• _Data excerpts_
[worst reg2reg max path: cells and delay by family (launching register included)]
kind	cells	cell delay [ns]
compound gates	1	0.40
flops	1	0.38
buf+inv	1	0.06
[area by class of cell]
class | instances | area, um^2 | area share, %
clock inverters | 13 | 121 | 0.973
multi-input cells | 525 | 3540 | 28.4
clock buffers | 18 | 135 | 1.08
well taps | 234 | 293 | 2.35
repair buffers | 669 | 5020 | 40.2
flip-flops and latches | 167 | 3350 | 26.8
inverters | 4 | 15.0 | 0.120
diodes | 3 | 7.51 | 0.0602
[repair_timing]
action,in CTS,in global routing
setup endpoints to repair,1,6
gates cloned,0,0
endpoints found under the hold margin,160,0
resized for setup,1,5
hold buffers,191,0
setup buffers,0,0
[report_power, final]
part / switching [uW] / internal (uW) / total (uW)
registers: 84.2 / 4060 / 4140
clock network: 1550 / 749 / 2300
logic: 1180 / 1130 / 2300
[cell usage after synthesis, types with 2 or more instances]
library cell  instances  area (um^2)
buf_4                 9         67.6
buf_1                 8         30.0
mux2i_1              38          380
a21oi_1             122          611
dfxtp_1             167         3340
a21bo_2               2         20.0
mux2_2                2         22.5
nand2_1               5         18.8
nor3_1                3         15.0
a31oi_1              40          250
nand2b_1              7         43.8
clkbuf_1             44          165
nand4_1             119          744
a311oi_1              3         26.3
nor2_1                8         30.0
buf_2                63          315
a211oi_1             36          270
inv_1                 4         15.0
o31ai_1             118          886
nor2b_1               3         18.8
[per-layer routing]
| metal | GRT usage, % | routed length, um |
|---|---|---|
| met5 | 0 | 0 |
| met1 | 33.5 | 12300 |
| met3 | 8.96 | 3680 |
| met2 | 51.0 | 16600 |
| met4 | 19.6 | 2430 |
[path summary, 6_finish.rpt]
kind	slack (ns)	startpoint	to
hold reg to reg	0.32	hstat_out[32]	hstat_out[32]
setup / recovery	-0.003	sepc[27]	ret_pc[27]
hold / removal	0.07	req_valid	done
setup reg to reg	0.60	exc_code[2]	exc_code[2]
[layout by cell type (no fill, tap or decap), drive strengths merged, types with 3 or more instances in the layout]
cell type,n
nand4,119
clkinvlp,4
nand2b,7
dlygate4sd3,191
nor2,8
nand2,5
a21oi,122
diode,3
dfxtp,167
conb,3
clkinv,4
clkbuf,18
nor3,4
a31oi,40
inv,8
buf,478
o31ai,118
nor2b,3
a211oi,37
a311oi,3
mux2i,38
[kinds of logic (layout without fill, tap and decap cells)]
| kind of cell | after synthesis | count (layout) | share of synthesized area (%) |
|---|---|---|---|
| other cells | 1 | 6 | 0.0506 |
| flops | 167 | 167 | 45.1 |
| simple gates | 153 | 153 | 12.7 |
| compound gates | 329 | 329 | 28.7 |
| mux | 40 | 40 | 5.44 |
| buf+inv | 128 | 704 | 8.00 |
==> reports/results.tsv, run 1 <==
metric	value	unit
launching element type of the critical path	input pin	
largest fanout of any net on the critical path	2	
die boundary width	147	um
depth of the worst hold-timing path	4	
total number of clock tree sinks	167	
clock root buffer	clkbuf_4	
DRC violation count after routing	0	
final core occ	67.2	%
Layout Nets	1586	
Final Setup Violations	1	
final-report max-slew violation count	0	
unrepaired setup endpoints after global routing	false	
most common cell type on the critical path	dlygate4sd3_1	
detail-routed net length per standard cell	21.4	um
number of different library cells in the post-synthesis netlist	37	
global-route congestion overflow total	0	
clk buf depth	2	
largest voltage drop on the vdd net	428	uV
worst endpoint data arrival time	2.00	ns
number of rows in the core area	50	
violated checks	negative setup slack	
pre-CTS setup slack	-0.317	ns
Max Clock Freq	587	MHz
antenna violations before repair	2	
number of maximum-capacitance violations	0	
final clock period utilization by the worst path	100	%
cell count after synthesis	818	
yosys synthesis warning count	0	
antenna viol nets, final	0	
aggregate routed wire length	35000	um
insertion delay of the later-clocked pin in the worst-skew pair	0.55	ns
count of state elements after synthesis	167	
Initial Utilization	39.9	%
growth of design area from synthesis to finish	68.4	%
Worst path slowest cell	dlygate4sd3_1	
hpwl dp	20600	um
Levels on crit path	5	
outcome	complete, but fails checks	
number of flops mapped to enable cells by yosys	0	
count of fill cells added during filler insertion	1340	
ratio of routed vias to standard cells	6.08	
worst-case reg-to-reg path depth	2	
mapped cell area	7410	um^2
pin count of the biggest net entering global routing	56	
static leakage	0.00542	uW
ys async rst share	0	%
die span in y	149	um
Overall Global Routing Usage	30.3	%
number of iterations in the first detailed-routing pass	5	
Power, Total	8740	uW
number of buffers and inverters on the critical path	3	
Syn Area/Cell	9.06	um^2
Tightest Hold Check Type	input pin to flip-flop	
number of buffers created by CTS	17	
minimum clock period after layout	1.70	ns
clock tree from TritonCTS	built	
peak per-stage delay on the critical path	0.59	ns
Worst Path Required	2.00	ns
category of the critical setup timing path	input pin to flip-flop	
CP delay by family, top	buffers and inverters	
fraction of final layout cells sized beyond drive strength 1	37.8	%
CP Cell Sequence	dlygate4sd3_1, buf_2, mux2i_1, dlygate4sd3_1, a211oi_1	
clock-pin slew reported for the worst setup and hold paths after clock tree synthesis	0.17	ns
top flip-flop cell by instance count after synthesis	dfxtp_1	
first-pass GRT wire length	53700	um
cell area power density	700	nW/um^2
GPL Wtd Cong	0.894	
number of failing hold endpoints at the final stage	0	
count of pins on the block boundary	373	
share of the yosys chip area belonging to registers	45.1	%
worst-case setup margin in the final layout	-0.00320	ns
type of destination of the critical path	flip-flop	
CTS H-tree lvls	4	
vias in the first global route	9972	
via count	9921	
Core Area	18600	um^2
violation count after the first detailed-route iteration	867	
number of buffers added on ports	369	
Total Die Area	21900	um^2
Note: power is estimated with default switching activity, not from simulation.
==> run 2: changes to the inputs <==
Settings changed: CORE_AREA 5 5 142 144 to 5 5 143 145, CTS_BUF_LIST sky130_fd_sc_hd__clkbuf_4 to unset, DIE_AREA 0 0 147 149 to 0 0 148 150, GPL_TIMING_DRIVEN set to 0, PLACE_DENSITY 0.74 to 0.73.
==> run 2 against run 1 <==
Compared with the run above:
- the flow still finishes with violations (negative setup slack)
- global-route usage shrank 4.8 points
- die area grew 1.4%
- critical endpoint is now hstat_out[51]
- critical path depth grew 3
[src/rtl/cwalk_pkg.sv]
package cwalk_pkg;
  localparam int CT_W = 3;
  localparam int TT_W = 2;

  typedef enum logic [CT_W-1:0] {
    CK_NONE    = 3'b000,
    CK_INSTR   = 3'b001,
    CK_DATA    = 3'b010,
    CK_SPLIT   = 3'b011,
    CK_UNIFIED = 3'b100
  } cache_kind_e;

  typedef enum logic [TT_W-1:0] {
    TK_NONE     = 2'b00,
    TK_SEPARATE = 2'b01,
    TK_SAMELINE = 2'b10,
    TK_SPLITLN  = 2'b11
  } tag_kind_e;
endpackage

[src/rtl/cwalk_slice.sv]
module cwalk_slice #(
  parameter int USED_W     = 47,
  parameter int MAX_LEVELS = 7,
  parameter int CT_LSB     = 0,
  parameter int TT_LSB     = 33,
  parameter int LVL_W      = 3
) (
  input  logic [USED_W-1:0]           word,
  input  logic [LVL_W-1:0]            idx,
  output logic [cwalk_pkg::CT_W-1:0]  ct,
  output logic [cwalk_pkg::TT_W-1:0]  tt
);
  import cwalk_pkg::*;

  logic [CT_W-1:0] ct_arr [MAX_LEVELS];
  logic [TT_W-1:0] tt_arr [MAX_LEVELS];

  for (genvar n = 0; n < MAX_LEVELS; n++) begin : g_lvl
    assign ct_arr[n] = word[CT_LSB + CT_W*n +: CT_W];
    assign tt_arr[n] = word[TT_LSB + TT_W*n +: TT_W];
  end

  always_comb begin
    ct = '0;
    tt = '0;
    for (int n = 0; n < MAX_LEVELS; n++) begin
      if (idx == LVL_W'(n + 1)) begin
        ct = ct_arr[n];
        tt = tt_arr[n];
      end
    end
  end
endmodule

[src/rtl/cwalk_class.sv]
module cwalk_class (
  input  logic [cwalk_pkg::CT_W-1:0] ct,
  output logic                       empty,
  output logic                       rsvd
);
  import cwalk_pkg::*;

  assign empty = (ct == CK_NONE);
  assign rsvd  = (ct > CK_UNIFIED);
endmodule
`src/rtl/seq_pkg.sv`:
```
package seq_pkg;

    // Opcode field, bits [7:5] of the first instruction byte.
    typedef enum logic [2:0] {
        OP_HALT  = 3'd0,
        OP_CALL  = 3'd1,
        OP_JUMP  = 3'd2,
        OP_LOOP  = 3'd3,
        OP_PUSH  = 3'd4,
        OP_RET   = 3'd5,
        OP_WRITE = 3'd6,
        OP_READ  = 3'd7
    } op_e;

    typedef enum logic [2:0] {
        ST_IDLE    = 3'd0,
        ST_FETCH   = 3'd1,
        ST_DECODE  = 3'd2,
        ST_OPFETCH = 3'd3,
        ST_EXEC    = 3'd4
    } st_e;

    localparam int OP_W = 3;

endpackage

```
`src/rtl/seq_decode.sv`:
```
module seq_decode
    import seq_pkg::*;
#(
    parameter int DW   = 8,
    parameter int RA_W = 4
) (
    input  logic [DW-1:0]   ins,
    output op_e             op,
    output logic            two_byte,
    output logic [RA_W-1:0] raddr
);

    always_comb begin
        op    = op_e'(ins[DW-1 -: OP_W]);
        raddr = ins[RA_W-1:0];
        case (op)
            OP_CALL, OP_JUMP, OP_LOOP, OP_PUSH, OP_WRITE: two_byte = 1'b1;
            default:                                      two_byte = 1'b0;
        endcase
    end

endmodule

```
`src/rtl/seq_stack.sv`:
```
module seq_stack #(
    parameter int W     = 8,
    parameter int DEPTH = 8
) (
    input  logic         clk,
    input  logic         rst,
    input  logic         clear,
    input  logic         push,
    input  logic         pop,
    input  logic         set_top,
    input  logic [W-1:0] wdata,
    output logic [W-1:0] top,
    output logic         full,
    output logic         empty
);

    localparam int IDX_W = (DEPTH > 1) ? $clog2(DEPTH) : 1;
    localparam int SP_W  = $clog2(DEPTH + 1);

    logic [W-1:0]     mem_q [DEPTH];
    logic [W-1:0]     mem_d [DEPTH];
    logic [SP_W-1:0]  sp_q, sp_d;
    logic [IDX_W-1:0] wr_idx, top_idx;

    assign wr_idx  = IDX_W'(sp_q);
    assign top_idx = IDX_W'(sp_q - SP_W'(1));
    assign empty   = (sp_q == '0);
    assign full    = (sp_q == SP_W'(DEPTH));
    assign top     = empty ? '0 : mem_q[top_idx];

    always_comb begin
        mem_d = mem_q;
        sp_d  = sp_q;
        if (clear) begin
            sp_d = '0;
        end else if (push) begin
            mem_d[wr_idx] = wdata;
            sp_d          = sp_q + SP_W'(1);
        end else if (pop) begin
            sp_d = sp_q - SP_W'(1);
        end else if (set_top) begin
            mem_d[top_idx] = wdata;
        end
    end

    always_ff @(posedge clk) begin
        if (rst) begin
            sp_q <= '0;
            for (int i = 0; i < DEPTH; i++) mem_q[i] <= '0;
        end else begin
            sp_q  <= sp_d;
            mem_q <= mem_d;
        end
    end

endmodule

```
`src/rtl/seq_core.sv`:
```
module seq_core
    import seq_pkg::*;
#(
    parameter int PC_W        = 8,
    parameter int DW          = 8,
    parameter int RA_W        = 4,
    parameter int STACK_DEPTH = 8
) (
    input  logic            clk,
    input  logic            rst,
    input  logic            start,
    output logic [PC_W-1:0] pm_addr,
    input  logic [DW-1:0]   pm_rdata,
    output logic [RA_W-1:0] reg_addr,
    output logic [DW-1:0]   reg_wdata,
    output logic            reg_we,
    output logic            reg_re,
    input  logic [DW-1:0]   reg_rdata,
    output logic            done,
    output logic            err
);

    localparam int SW = (PC_W > DW) ? PC_W : DW;

    typedef struct packed {
        st_e             st;
        logic [PC_W-1:0] pc;
        op_e             op;
        logic [RA_W-1:0] ra;
        logic            done;
        logic            err;
    } core_t;

    core_t q, n;

    op_e             dec_op;
    logic            dec_two;
    logic [RA_W-1:0] dec_ra;

    logic          stk_clear, stk_push, stk_pop, stk_set;
    logic [SW-1:0] stk_wdata, stk_top;
    logic          stk_full, stk_empty;

    logic [PC_W-1:0] pc_inc;
    assign pc_inc = q.pc + PC_W'(1);

    seq_decode #(.DW(DW), .RA_W(RA_W)) u_dec (
        .ins      (pm_rdata),
        .op       (dec_op),
        .two_byte (dec_two),
        .raddr    (dec_ra)
    );

    seq_stack #(.W(SW), .DEPTH(STACK_DEPTH)) u_stk (
        .clk     (clk),
        .rst     (rst),
        .clear   (stk_clear),
        .push    (stk_push),
        .pop     (stk_pop),
        .set_top (stk_set),
        .wdata   (stk_wdata),
        .top     (stk_top),
        .full    (stk_full),
        .empty   (stk_empty)
    );

    always_comb begin
        n         = q;
        stk_clear = 1'b0;
        stk_push  = 1'b0;
        stk_pop   = 1'b0;
        stk_set   = 1'b0;
        stk_wdata = '0;
        reg_we    = 1'b0;
        reg_re    = 1'b0;
        reg_addr  = '0;
        reg_wdata = '0;

        case (q.st)
            ST_FETCH: n.st = ST_DECODE;

            ST_DECODE: begin
                n.op = dec_op;
                n.ra = dec_ra;
                if (dec_two) begin
                    n.pc = pc_inc;
                    n.st = ST_OPFETCH;
                end else begin
                    case (dec_op)
                        OP_RET: begin
                            if (stk_empty) begin
                                n.err = 1'b1;
                                n.st  = ST_IDLE;
                            end else begin
                                stk_pop = 1'b1;
                                n.pc    = PC_W'(stk_top);
                                n.st    = ST_FETCH;
                            end
                        end
                        OP_READ: begin
                            if (stk_full) begin
                                n.err = 1'b1;
                                n.st  = ST_IDLE;
                            end else begin
                                reg_re    = 1'b1;
                                reg_addr  = dec_ra;
                                stk_push  = 1'b1;
                                stk_wdata = SW'(reg_rdata);
                                n.pc      = pc_inc;
                                n.st      = ST_FETCH;
                            end
                        end
                        default: begin
                            n.done = 1'b1;
                            n.st   = ST_IDLE;
                        end
                    endcase
                end
            end

            ST_OPFETCH: n.st = ST_EXEC;

            ST_EXEC: begin
                n.pc = pc_inc;
                n.st = ST_FETCH;
                case (q.op)
                    OP_CALL: begin
                        if (stk_full) begin
                            n.err = 1'b1;
                            n.st  = ST_IDLE;
                        end else begin
                            stk_push  = 1'b1;
                            stk_wdata = SW'(pc_inc);
                            n.pc      = PC_W'(pm_rdata);
                        end
                    end
                    OP_JUMP: n.pc = PC_W'(pm_rdata);
                    OP_LOOP: begin
                        if (stk_empty) begin
                            n.err = 1'b1;
                            n.st  = ST_IDLE;
                        end else if (stk_top == '0) begin
                            stk_pop = 1'b1;
                        end else begin
                            stk_set   = 1'b1;
                            stk_wdata = stk_top - SW'(1);
                            n.pc      = PC_W'(pm_rdata);
                        end
                    end
                    OP_PUSH: begin
                        if (stk_full) begin
                            n.err = 1'b1;
                            n.st  = ST_IDLE;
                        end else begin
                            stk_push  = 1'b1;
                            stk_wdata = SW'(pm_rdata);
                        end
                    end
                    OP_WRITE: begin
                        reg_we    = 1'b1;
                        reg_addr  = q.ra;
                        reg_wdata = pm_rdata;
                    end
                    default: ;
                endcase
            end

            default: ;
        endcase

        if (start) begin
            n.st      = ST_FETCH;
            n.pc      = '0;
            n.done    = 1'b0;
            n.err     = 1'b0;
            stk_clear = 1'b1;
            reg_we    = 1'b0;
            reg_re    = 1'b0;
        end
    end

    always_ff @(posedge clk) begin
        if (rst) begin
            q.st   <= ST_IDLE;
            q.pc   <= '0;
            q.op   <= OP_HALT;
            q.ra   <= '0;
            q.done <= 1'b0;
            q.err  <= 1'b0;
        end else begin
            q <= n;
        end
    end

    assign pm_addr = q.pc;
    assign done    = q.done;
    assign err     = q.err;

endmodule

```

• _What you should do_
Retype the entries exactly from the first line, stopping after the line with "33.5 | 12300 |".

• _Written response_
[worst reg2reg max path: cells and delay by family (launching register included)]
kind	cells	cell delay [ns]
compound gates	1	0.40
flops	1	0.38
buf+inv	1	0.06
[area by class of cell]
class | instances | area, um^2 | area share, %
clock inverters | 13 | 121 | 0.973
multi-input cells | 525 | 3540 | 28.4
clock buffers | 18 | 135 | 1.08
well taps | 234 | 293 | 2.35
repair buffers | 669 | 5020 | 40.2
flip-flops and latches | 167 | 3350 | 26.8
inverters | 4 | 15.0 | 0.120
diodes | 3 | 7.51 | 0.0602
[repair_timing]
action,in CTS,in global routing
setup endpoints to repair,1,6
gates cloned,0,0
endpoints found under the hold margin,160,0
resized for setup,1,5
hold buffers,191,0
setup buffers,0,0
[report_power, final]
part / switching [uW] / internal (uW) / total (uW)
registers: 84.2 / 4060 / 4140
clock network: 1550 / 749 / 2300
logic: 1180 / 1130 / 2300
[cell usage after synthesis, types with 2 or more instances]
library cell  instances  area (um^2)
buf_4                 9         67.6
buf_1                 8         30.0
mux2i_1              38          380
a21oi_1             122          611
dfxtp_1             167         3340
a21bo_2               2         20.0
mux2_2                2         22.5
nand2_1               5         18.8
nor3_1                3         15.0
a31oi_1              40          250
nand2b_1              7         43.8
clkbuf_1             44          165
nand4_1             119          744
a311oi_1              3         26.3
nor2_1                8         30.0
buf_2                63          315
a211oi_1             36          270
inv_1                 4         15.0
o31ai_1             118          886
nor2b_1               3         18.8
[per-layer routing]
| metal | GRT usage, % | routed length, um |
|---|---|---|
| met5 | 0 | 0 |
| met1 | 33.5 | 12300 |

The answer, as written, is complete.